**Requirement:**
Would you output the entries below only from the line containing "(was 23.0%) |" through the line containing "flops (unchanged) |", exactly as they stand and with both ends included?

**Material shown:**
===== src/rtl/vdc_video_out.sv =====
// rtl/vdc_video_out.sv - VDC to VCE pixel transmitter: sync generation and colour-index stream.
// Horizontal/vertical FSMs track hcount/vcount; registered outputs reflect the state at each ck_en.
module vdc_video_out #(
  parameter int          H_SW   = 8,
  parameter int          H_BP   = 24,
  parameter int          H_ACT  = 256,
  parameter int          H_FP   = 53,
  parameter int          V_SW   = 3,
  parameter int          V_BP   = 14,
  parameter int          V_ACT  = 240,
  parameter int          V_FP   = 5,
  parameter logic [8:0]  BORDER = 9'h100
) (
  input  logic       clk,
  input  logic       reset,
  input  logic       ck_en,
  input  logic       pix_valid,
  input  logic [8:0] pix_data,
  output logic       pix_ready,
  output logic [8:0] VD,
  output logic       HSYN,
  output logic       VSYN,
  output logic [8:0] hcount,
  output logic [8:0] vcount,
  output logic       line_start,
  output logic       frame_start,
  output logic       underrun,
  input  logic       underrun_clr
);

  typedef enum logic [1:0] {HSW, HDS, HDW, HDE} h_state_t;
  typedef enum logic [1:0] {VSW, VDS, VDW, VDE} v_state_t;

  // Last position of each phase, in pixels / lines from the start of the line / frame.
  localparam logic [8:0] H_END_SW  = 9'(H_SW - 1);
  localparam logic [8:0] H_END_BP  = 9'(H_SW + H_BP - 1);
  localparam logic [8:0] H_END_ACT = 9'(H_SW + H_BP + H_ACT - 1);
  localparam logic [8:0] H_LAST    = 9'(H_SW + H_BP + H_ACT + H_FP - 1);
  localparam logic [8:0] V_END_SW  = 9'(V_SW - 1);
  localparam logic [8:0] V_END_BP  = 9'(V_SW + V_BP - 1);
  localparam logic [8:0] V_END_ACT = 9'(V_SW + V_BP + V_ACT - 1);
  localparam logic [8:0] V_LAST    = 9'(V_SW + V_BP + V_ACT + V_FP - 1);

  h_state_t h_state, h_next;
  v_state_t v_state, v_next;
  logic     h_wrap;
  logic     v_wrap;
  logic     active;

  always_comb begin
    h_next = h_state;
    h_wrap = 1'b0;
    case (h_state)
      HSW: if (hcount == H_END_SW)  h_next = HDS;
      HDS: if (hcount == H_END_BP)  h_next = HDW;
      HDW: if (hcount == H_END_ACT) h_next = HDE;
      HDE: if (hcount == H_LAST) begin
        h_next = HSW;
        h_wrap = 1'b1;
      end
      default: h_next = HSW;
    endcase
  end

  // Vertical FSM only moves on the last pixel of a line.
  always_comb begin
    v_next = v_state;
    v_wrap = 1'b0;
    if (h_wrap) begin
      case (v_state)
        VSW: if (vcount == V_END_SW)  v_next = VDS;
        VDS: if (vcount == V_END_BP)  v_next = VDW;
        VDW: if (vcount == V_END_ACT) v_next = VDE;
        VDE: if (vcount == V_LAST) begin
          v_next = VSW;
          v_wrap = 1'b1;
        end
        default: v_next = VSW;
      endcase
    end
  end

  assign active    = (h_state == HDW) && (v_state == VDW);
  assign pix_ready = ck_en & active & ~reset;

  always_ff @(posedge clk or posedge reset) begin
    if (reset) begin
      h_state     <= HSW;
      v_state     <= VSW;
      hcount      <= 9'd0;
      vcount      <= 9'd0;
      VD          <= BORDER;
      HSYN        <= 1'b1;
      VSYN        <= 1'b1;
      line_start  <= 1'b0;
      frame_start <= 1'b0;
    end else if (ck_en) begin
      h_state     <= h_next;
      v_state     <= v_next;
      hcount      <= h_wrap ? 9'd0 : hcount + 9'd1;
      if (h_wrap) vcount <= v_wrap ? 9'd0 : vcount + 9'd1;
      HSYN        <= ~(h_state == HSW);
      VSYN        <= ~(v_state == VSW);
      VD          <= (active && pix_valid) ? pix_data : BORDER;
      line_start  <= h_wrap;
      frame_start <= h_wrap & v_wrap;
    end else begin
      line_start  <= 1'b0;
      frame_start <= 1'b0;
    end
  end

  // A fresh underrun takes priority over a simultaneous clear.
  always_ff @(posedge clk or posedge reset) begin
    if (reset) begin
      underrun <= 1'b0;
    end else if (ck_en && active && !pix_valid) begin
      underrun <= 1'b1;
    end else if (underrun_clr) begin
      underrun <= 1'b0;
    end
  end

endmodule


===== config.mk =====
export PLATFORM = sky130hd
export DESIGN_NAME = vdc_video_out
export DESIGN_NICKNAME = d
export VERILOG_FILES = /design/src/rtl/vdc_video_out.sv
export SDC_FILE = /design/constraint.sdc
export NUM_CORES = 1
export LEC_CHECK = 0
export CAP_MARGIN = 20
export CORE_MARGIN = 2
export CORE_UTILIZATION = 55
export CTS_BUF_LIST = sky130_fd_sc_hd__clkbuf_4
export CTS_CLUSTER_DIAMETER = 50
export DETAILED_ROUTE_END_ITERATION = 10
export HOLD_SLACK_MARGIN = 0.1
export PLACE_DENSITY_LB_ADDON = 0.15
export SLEW_MARGIN = 20
export SYNTH_ARGS = -nofsm -noshare
export SYNTH_HDL_FRONTEND = slang
export SYNTH_SLANG_ARGS = --single-unit

===== constraint.sdc =====
create_clock -name clk -period 3.37 [get_ports clk]
set_input_delay 0.337 -clock clk [delete_from_list [all_inputs] [get_ports clk]]
set_output_delay 0.337 -clock clk [all_outputs]
set_load 0.005 [all_outputs]

After elaboration in Yosys (flattened, before gate mapping)
Cells that the tools add are included.
{"block": "word_totals", "reg_bits": 36, "latch_bits": 0, "ram_bits": 0, "rom_bits": 0, "input_bits": 14, "elab_cells": 73, "mem_count": 0}
{"block": "classes", "n_addsub": 2, "multipliers": 0, "div": 0, "n_lt_le_gt_ge": 0, "eq_ne": 22, "shift": 0, "muxes": 22, "n_bitwise": 6, "reduce_logical": 11}
{"op": "9-bit == test, second input constant", "n": 4}
{"op": "9-bit two-way mux", "n": 3}
{"op": "9-bit by 1-bit adder with 9-bit output, second input constant", "n": 2}
{"op": "9-bit by 5-bit == test with 1-bit output, second input constant", "n": 2}
{"op": "2-bit two-way mux", "n": 8}
{"op": "2-bit != test, second input constant", "n": 8}
{"op": "2-bit one-hot mux with 4 select lines", "n": 2}
{"op": "9-bit by 2-bit == test with 1-bit output, second input constant", "n": 1}
{"op": "9-bit by 3-bit == test with 1-bit output, second input constant", "n": 1}
{"op": "1-bit two-way mux", "n": 9}
{"op": "2-bit == test, second input constant", "n": 4}
{"op": "6-bit AND reduction", "n": 1}
{"op": "5-bit AND reduction", "n": 1}
{"op": "2-bit by 1-bit == test with 1-bit output, second input constant", "n": 2}
{"op": "1-bit logical AND", "n": 4}
{"op": "2-bit logical NOT", "n": 2}
{"op": "1-bit AND", "n": 3}
{"op": "1-bit inverter", "n": 3}
{"op": "2-bit AND reduction", "n": 1}
{"op": "2-bit nonzero test", "n": 1}
{"op": "1-bit logical NOT", "n": 1}

Longest topological paths before layout
Gate-level depths: netlist of run 1.
{"block": "depth", "depth_word": 6, "mapped_depth": 8, "ltp_nobuf": 7}

Least setup slack after synthesis of run 1
No wires, ideal clock.
{"block": "synth_path", "path_kind": "reg-to-reg", "startpoint": "register hcount[3]", "endpoint": "register h_state[1]", "setup_time_ps": 125, "arrival_time_ps": 1806, "required_time_ps": 3245, "slack_ps": 1439, "path_stages_with_launch": 6, "path_cell_list": "dfrtp_1 or4b_4 o21ai_0 o211ai_1 a21oi_1 mux2_2"}
{"block": "synth_between", "elab_chain_cells": 3, "word_cells_on_any_way": 9}
{"item": "start: declaration", "line_no": "23", "source": "output logic [8:0] hcount,"}
{"item": "start signal: assignment", "line_no": "100", "source": "hcount <= h_wrap ? 9'd0 : hcount + 9'd1;"}
{"item": "9-bit == test (tied with other cells)", "line_no": "57", "source": "HDE: if (hcount == H_LAST) begin"}
{"item": "2-bit != test (no source line)"}
{"item": "5-bit AND reduction (no source line) *"}
{"item": "end signal: assignment", "line_no": "98", "source": "h_state <= h_next;"}
{"item": "end: declaration", "line_no": "44", "source": "h_state_t h_state, h_next;"}
Every way passes the cells marked *; elsewhere a longest branch is shown, timed or not.
A chain may end at the register's enable or synchronous reset.

Final worst setup path of run 1
{"block": "layout_path", "startpoint": "input ck_en", "endpoint": "output pix_ready"}
{"block": "layout_between", "elab_chain_cells": 2}
{"item": "start: declaration", "line_no": "16", "source": "input logic ck_en,"}
{"item": "1-bit AND (2 in a row)", "line_no": "84", "source": "assign pix_ready = ck_en & active & ~reset;"}
{"item": "end: declaration", "line_no": "19", "source": "output logic pix_ready,"}
Every way passes these cells.

==> results of run 1 <==
-- cell type report --
class	count	area (um2)	area share, %
flip-flops and latches	36	905	36.0
multi-input cells	137	927	36.9
repair buffers	48	475	18.9
clock buffers	7	52.6	2.09
well taps	46	57.6	2.29
clock inverters	1	3.75	0.149
inverters	24	90.1	3.59
-- routing by layer --
| layer | part of all wire (%) | up-vias | track usage, % |
|---|---|---|---|
| li1 | - | 792 | - |
| met1 | 43 | 790 | 28.2 |
| met2 | 51 | 34 | 37.6 |
| met3 | 4.6 | 6 | 7.86 |
| met4 | 1.1 | 0 | 8.15 |
| met5 | 0 | - | 0 |
-- power by group --
part           switching (W)  leakage [nW]  internal (W)  total [W]
sequential         0.0000747         0.467      0.000488   0.000563
combinational       0.000131         0.609      0.000172   0.000303
clock               0.000139        0.0338     0.0000962   0.000236
total               0.000345          1.11      0.000756    0.00110
-- sequential cells by signal, summed over array words and instances, names as in the netlist --
signal,cells
line_start,1
v_state,2
VD,9
HSYN,1
hcount,9
frame_start,1
VSYN,1
underrun,1
vcount,9
h_state,2
-- worst max-delay path: cells and delay by family --
kind,cells,cell delay (ns)
simple gates,2,0.37
buf+inv,2,1.26
-- placed cells by master, fill, tap and decap left out, drive strengths merged, types with 3 or more instances in the layout --
master	netlist	layout
nand2	23	23
ha	15	15
nand3	10	10
nand2b	3	3
mux2i	5	5
clkbuf	4	7
inv	24	24
dfrtp	33	33
clkdlybuf4s50	0	46
nor2	14	14
and3	3	3
o31ai	6	6
dfstp	3	3
o21ai	23	23
xnor2	3	3
-- cells by family after synthesis --
kind of cell / Yosys count / share of synthesized area [%]
buffers and inverters: 29 / 5.97
multiplexers: 7 / 3.73
AND/OR/NAND/NOR: 70 / 19.3
adder cells (fa/ha/maj): 15 / 9.63
flip-flops: 36 / 46.4
AO/OA/AOI/OAI: 40 / 12.7
XOR/XNOR: 5 / 2.25
-- per-stage QoR --
step	hold WS (ns)	cells	total power, W
final	0.405	299	0.00110
after detailed placement	0.461	291	0.000875
after CTS	0.424	299	0.00111
after global routing	0.475	299	0.00118
after global placement	0.460	291	0.000862
after floorplan	0.426	202	0.000730
-- worst paths after layout --
| kind | from | to | slack [ns] | cells after the start |
|---|---|---|---|---|
| min reg2reg | VSYN | VSYN | 0.47 | 2 |
| min in group clk | VSYN | VSYN | 0.47 | 2 |
| max in group asynchronous | reset | VSYN | 2.63 | 3 |
| max | ck_en | pix_ready | 1.07 | 4 |
| min | reset | hcount[2] | 0.41 | 3 |
| max reg2reg | hcount[3] | vcount[6] | 1.22 | 5 |
==> summary.md, run 1 <==
| Metric | Value |
|---|---|
| Share of cells above drive strength 1 | 7.91% |
| Max FO, Critical Path | 12 |
| Top cells by count, synth | dfrtp_1 (33), inv_1 (24), nand2_1 (23), o21ai_0 (23), ha_1 (15) |
| Top_reg_cell synth | dfrtp_1 |
| HP Class | input pin to asynchronous set/reset pin |
| Top cells by area, synth | dfrtp_1 (42%), ha_1 (9.6%), o21ai_0 (5.9%) |
| Crit path DAT | 1.96 ns |
| Number of global-route vias before repair | 1563 |
| Design Area, Final | 2510 um2 |
| Final core occ | 74.7% |
| Num rows | 21 |
| DR iter-0 viols | 80 |
| Post-DRT Antenna Nets | 0 |
| RD Place Congestion | 0.870 |
| Mean area per synthesized cell | 9.64 um2 |
| Clock transition at path regs | 0.10 ns |
| DR WL/cell | 13.7 um |
| # DRC | 0 |
| Fillcell total | 253 |
| Yosys Warn Count | 0 |
| Syn Nets | 231 |
| RSZ-0062 raised after global routing | false |
| Die Y | 63.5 um |
| Crit-path slowest cell | clkdlybuf4s50_1 |
| Largest net degree at the start of global routing | 37 |
| Standby leakage power | 1.11 nW |
| Number of synthesized register bits | 36 |
| IR drop worst, VDD | 0.000256 V |
| Ports | 47 |
| F_max | 436 MHz |
| Post-Route WL | 4110 um |
| CTS buffer count | 5 |
| Initial Util | 57.9% |
| CTS tree | done |
| Final setup vio count | 0 |
| Share of the synthesized area in the top cell type | 42.4% |
| CTS Buffer Depth | 2 |
| CTS Root Cell | clkbuf_4 |
| Slowest stage delay, CP | 0.75 ns |
| PD cells | 438 nW/um2 |
| WS Path Type | input pin to primary output |
| Number of synthesized flops with an enable pin | 0 |
| DR pass1 iterations | 4 |
| Setup repair bufs after CTS | 0 |
| Cell with the most instances after synthesis | dfrtp_1 |
| Total track usage | 23.0% |
| Crit-path cells | clkdlybuf4s50_1 -> nand3_1 -> nor2_1 -> clkdlybuf4s50_1 |
| Setup ws final | 1.07 ns |
| Worst skew pair latency | 0.35 ns |
| Final-report hold violation count | 0 |
| IO Port Bufs | 46 |
| Synthesized cell area | 1950 um2 |
| Final-stage net count | 281 |
| Hpwl dp | 3070 um |
| Slew Limit Headroom | 62.1% |
| Async SR Flop Fraction | 100% |
| Ant diodes | 0 |
| Initial antenna violation count | 0 |
| Crit path launch type | input pin |
| Post-Syn Instances | 202 |
| Pre-CTS WS | 1.09 ns |
| Crit path capture type | primary output |
| CTS resizes | 0 |
| Via-per-instance ratio | 5.42 |
| Yosys top cell by area | dfrtp_1 |
| Core Footprint | 3360 um2 |
| Chip Width | 63.5 um |
| Outcome | completed |
| Slew @ Worst Pin | 0.564 ns |
| Max Cap Violations | 0 |
| Pins over their slew limit | 0 |
| Worst Skew | 0.00686 ns |
| Synth unique cells | 40 |
| Area post-placement | 2450 um2 |
| Sequential share of the synthesized area | 46.4% |
| Setup TNS Final | 0 ns |
| Hold buffers post-CTS | 0 |
| Fin crit share | 68.1% |
| Area growth from synthesis to layout | 28.9% |
| WP data required | 3.03 ns |
| Most frequent cell on the critical path | clkdlybuf4s50_1 |
| H-tree levels | 2 |
| Full die area | 4030 um2 |
| Via count | 1622 |
| GR Overflow Total | 0 |
| Final min period | 2.30 ns |
| Clk sink count | 36 |
| Global-route wire length before repair | 7150 um |
Note: power is estimated with default switching activity, not from simulation.
==> run 2, diff against run 1 <==
CORE_UTILIZATION = 51   (was 55)
clock period = 2.3 ns   (was 3.37 ns; I/O delays follow)
==> run 2 against run 1 <==
  * Count of clock-buffer cells in the layout is 1 lower
  * Clock power is 93% higher
  * Utilization is 4.6 points lower
  * Total power is 57% higher
  * Largest power group unchanged
  * Combinational power is 50% higher
  * Flip-flop and latch count stayed put
  * Non-clock buffer count is 3 higher
  * First-iteration DRC count is 30% higher
  * Worst hold slack worse by 0.15 ns
  * Cell area is 2.1% higher
==> summary.md, run 2 (synthesized netlist as in run 1, its figures left out) <==
| Metric | Value |
|---|---|
| Core Footprint | 3660 um2 (was 3360 um2) |
| Ports | 47 (unchanged) |
| Fillcell total | 294 (was 253) |
| Crit path capture type | primary output (unchanged) |
| HP Class | input pin to asynchronous set/reset pin (unchanged) |
| Max FO, Critical Path | 4 (was 12) |
| CTS tree | done (unchanged) |
| Outcome | completed (unchanged) |
| H-tree levels | 2 (unchanged) |
| Final-report hold violation count | 0 (unchanged) |
| Pins over their slew limit | 0 (unchanged) |
| Setup TNS Final | 0 ns (unchanged) |
| Initial Util | 53.2% (was 57.9%) |
| R2R depth | 5 (unchanged) |
| Final-stage net count | 284 (was 281) |
| Setup repair bufs after CTS | 0 (unchanged) |
| CTS Root Cell | clkbuf_4 (unchanged) |
| Most frequent cells in the layout | clkdlybuf4s50_1 (46), dfrtp_1 (33), inv_1 (24) (unchanged) |
| CTS Buffer Depth | 2 (unchanged) |
| RSZ-0062 raised after global routing | false (unchanged) |
| Post-route insts no fill | 304 (was 299) |
| RD Place Congestion | 0.829 (was 0.870) |
| # DRC | 0 (unchanged) |
| Chip Width | 65.8 um (was 63.5 um) |
| Ant diodes | 0 (unchanged) |
| CTS buffer count | 5 (unchanged) |
| IO Port Bufs | 46 (unchanged) |
| Hold_ws | 0.253 ns (was 0.405 ns) |
| Via-per-instance ratio | 5.30 (was 5.42) |
| Standby leakage power | 1.14 nW (was 1.11 nW) |
| Crit path launch type | flop (was input pin) |
| Fin crit share | 92.0% |
| Pre-CTS WS | 0.271 ns (was 1.09 ns) |
| Crit path DAT | 1.89 ns (was 1.96 ns) |
| Max Cap Violations | 0 (unchanged) |
| Total track usage | 20.5% (was 23.0%) |
| Initial antenna violation count | 0 (unchanged) |
| Clock transition at path regs | 0.11 ns (was 0.10 ns) |
| Worst r2r dst | vcount[6] (unchanged) |
| Slew @ Worst Pin | 0.543 ns (was 0.564 ns) |
| DR WL/cell | 13.6 um (was 13.7 um) |
| Inst Count DP | 296 (was 291) |
| Via count | 1611 (was 1622) |
| Clk sink count | 36 (unchanged) |
| DR iter-0 viols | 104 (was 80) |
| WS Path Type | flop to primary output (was input pin to primary output) |
| Die Y | 65.8 um (was 63.5 um) |
| Final min period | 2.12 ns |
| GR Overflow Total | 0 (unchanged) |
| Share of cells above drive strength 1 | 9.77% (was 7.91%) |
| Post-DRT Antenna Nets | 0 (unchanged) |
| Worst skew pair latency | 0.34 ns (was 0.35 ns) |
| Worst R2R Setup Slack | 0.27 ns (was 1.22 ns) |
| Area growth from synthesis to layout | 31.7% (was 28.9%) |
| Post-Route WL | 4130 um (was 4110 um) |
| Hpwl dp | 2980 um (was 3070 um) |
| Full die area | 4330 um2 (was 4030 um2) |
| Setup ws final | 0.184 ns (was 1.07 ns) |
| PD cells | 672 nW/um2 (was 438 nW/um2) |
| IR drop worst, VDD | 0.000442 V (was 0.000256 V) |
| Area post-placement | 2480 um2 (was 2450 um2) |
| F_max | 473 MHz |
| CP startpoint | v_state[0] (was ck_en) |
| Number of global-route vias before repair | 1430 (was 1563) |
| WP data required | 2.07 ns (was 3.03 ns) |
| Commonest non-fill, non-tap cell in the layout | clkdlybuf4s50_1 (unchanged) |
| Top Registers | VD: 9 flops, hcount: 9 flops, vcount: 9 flops (unchanged) |
| Worst setup path endpoint | pix_ready (unchanged) |
| Reg2reg start | hcount[5] (was hcount[3]) |
| Num rows | 22 (was 21) |
| Design Area, Final | 2560 um2 (was 2510 um2) |
| Largest net degree at the start of global routing | 25 (was 37) |
| DR pass1 iterations | 4 (unchanged) |
| Final setup vio count | 0 (unchanged) |
| Worst Skew | 0.0146 ns (was 0.00686 ns) |
| Global-route wire length before repair | 6670 um (was 7150 um) |
| Slew Limit Headroom | 63.6% (was 62.1%) |
## run 2: cell type report
type / instances / area (um2) / share of cell area [%]
well taps: 48 / 60.1 / 2.34
clock inverters: 2 / 35.0 / 1.37
clock buffers: 6 / 45.0 / 1.76
inverters: 24 / 90.1 / 3.51
multi-input cells: 137 / 932 / 36.3
flip-flops and latches: 36 / 905 / 35.3
repair buffers: 51 / 498 / 19.4
## run 2: repair_timing
item                       4_1_cts  5_1_grt
setup endpoints to repair        0        1
resized for setup                0        1
hold buffers                     0        0
## run 2: critical path, stage by stage (launching register included)
cell and delay (ns):
dfrtp_1 0.41, inv_1 0.11, ha_1 0.26, nand3_2 0.15
nor2_1 0.11, clkdlybuf4s50_1 0.52
## run 2: power breakdown
group,switching (W),total (W),internal [W]
combinational,0.000198,0.000453,0.000255
clock,0.000215,0.000455,0.000240
sequential,0.000102,0.000817,0.000715
## run 2: worst min path at each step
| stage | end |
|---|---|
| floorplan | underrun |
| CTS | vcount[5] |
| global route | vcount[5] |
| finish | vcount[5] |
| detailed placement | VSYN |
| global placement | HSYN |
## run 2: layer usage
layer	wire [um]	vias up	global-route usage (%)
li1	-	799	-
met1	1910	767	26.0
met2	1920	38	33.2
met3	215	7	5.62
met4	74	0	8.07
met5	0	-	0
## run 2: stage by stage
step                      total power, W  utilization, %
after floorplan                  0.00107               -
after global placement           0.00127            67.7
after detailed placement         0.00128            67.7
after CTS                        0.00174            69.9
after global routing             0.00183            70.1
final                            0.00172            70.1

**Result for this exercise:**
| Total track usage | 20.5% (was 23.0%) |
| Initial antenna violation count | 0 (unchanged) |
| Clock transition at path regs | 0.11 ns (was 0.10 ns) |
| Worst r2r dst | vcount[6] (unchanged) |
| Slew @ Worst Pin | 0.543 ns (was 0.564 ns) |
| DR WL/cell | 13.6 um (was 13.7 um) |
| Inst Count DP | 296 (was 291) |
| Via count | 1611 (was 1622) |
| Clk sink count | 36 (unchanged) |
| DR iter-0 viols | 104 (was 80) |
| WS Path Type | flop to primary output (was input pin to primary output) |
| Die Y | 65.8 um (was 63.5 um) |
| Final min period | 2.12 ns |
| GR Overflow Total | 0 (unchanged) |
| Share of cells above drive strength 1 | 9.77% (was 7.91%) |
| Post-DRT Antenna Nets | 0 (unchanged) |
| Worst skew pair latency | 0.34 ns (was 0.35 ns) |
| Worst R2R Setup Slack | 0.27 ns (was 1.22 ns) |
| Area growth from synthesis to layout | 31.7% (was 28.9%) |
| Post-Route WL | 4130 um (was 4110 um) |
| Hpwl dp | 2980 um (was 3070 um) |
| Full die area | 4330 um2 (was 4030 um2) |
| Setup ws final | 0.184 ns (was 1.07 ns) |
| PD cells | 672 nW/um2 (was 438 nW/um2) |
| IR drop worst, VDD | 0.000442 V (was 0.000256 V) |
| Area post-placement | 2480 um2 (was 2450 um2) |
| F_max | 473 MHz |
| CP startpoint | v_state[0] (was ck_en) |
| Number of global-route vias before repair | 1430 (was 1563) |
| WP data required | 2.07 ns (was 3.03 ns) |
| Commonest non-fill, non-tap cell in the layout | clkdlybuf4s50_1 (unchanged) |
| Top Registers | VD: 9 flops, hcount: 9 flops, vcount: 9 flops (unchanged) |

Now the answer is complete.